---- Data for review
What follows belongs to an exercise in optimizing a design on an open flow for small area, a short achievable clock period and few clock cycles per item; a production flow would make more cautious choices. No functional check of the RTL was part of this run. No activity file was given, so power comes from the tool's default toggle rates.

<file path="design/flow/flow/run.sh">
#!/bin/bash
# The standard layout (the standard.sh), with two changes:
#  - synthesis maps additions to ordinary logic cells (ADDER_MAP_FILE empty,
#    so Yosys does not extract full/half-adder cells); registers are unchanged;
#  - the port buffers that placement inserts are the smallest buffer cell,
#    sky130_fd_sc_hd__buf_1, instead of the one OpenROAD picks by default.
#    Every input and output port still gets its buffer.
# Full output in standard.log.
set -euo pipefail
export ADDER_MAP_FILE=
export BUFFER_PORTS_ARGS="-buffer_cell sky130_fd_sc_hd__buf_1"
bash standard.sh > standard.log 2>&1
</file>
<file path="design/flow/standard.sh">
#!/bin/bash
# synth_recipe.tcl (not shown) runs the flow's synth.tcl, then flattens the netlist and writes it again
# the make line also repeats each setting of config.mk as NAME=value (left out here)
make -C /OpenROAD-flow-scripts/flow DESIGN_CONFIG=/design/flow/config.mk WORK_HOME=/design/flow/orfs CLKGATE_MAP_FILE= SYNTH_SCRIPT=/design/flow/synth_recipe.tcl "${@:-finish}"
</file>
<file path="design/flow/config.mk">
export PLATFORM = sky130hd
export DESIGN_NAME = cordic
export DESIGN_NICKNAME = cordic
export VERILOG_FILES = /design/flow/design.v
export SDC_FILE = /design/flow/constraint.sdc
export NUM_CORES = 4
export LEC_CHECK = 0
export ABC_AREA = 1
export CAP_MARGIN = 20
export CORE_MARGIN = 2
export CORE_UTILIZATION = 60
export SETUP_SLACK_MARGIN = 2.6
export SLEW_MARGIN = 20
</file>
<file path="design/flow/constraint.sdc">
create_clock -name core_clock -period 5.5 [get_ports {clk_i}]
set_input_delay 1.1000 -clock core_clock [delete_from_list [all_inputs] [get_ports {clk_i}]]
set_output_delay 1.1000 -clock core_clock [all_outputs]
set_load 0.01 [all_outputs]
</file>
--------
### How to complete this task
Both end lines included, restate word for word the lines above from the line with "export SETUP_SLACK_MARGIN = 2.6" to the line with "set_output_delay 1.1000 -clock", and nothing else.

### Finished task
export SETUP_SLACK_MARGIN = 2.6
export SLEW_MARGIN = 20
</file>
<file path="design/flow/constraint.sdc">
create_clock -name core_clock -period 5.5 [get_ports {clk_i}]
set_input_delay 1.1000 -clock core_clock [delete_from_list [all_inputs] [get_ports {clk_i}]]
set_output_delay 1.1000 -clock core_clock [all_outputs]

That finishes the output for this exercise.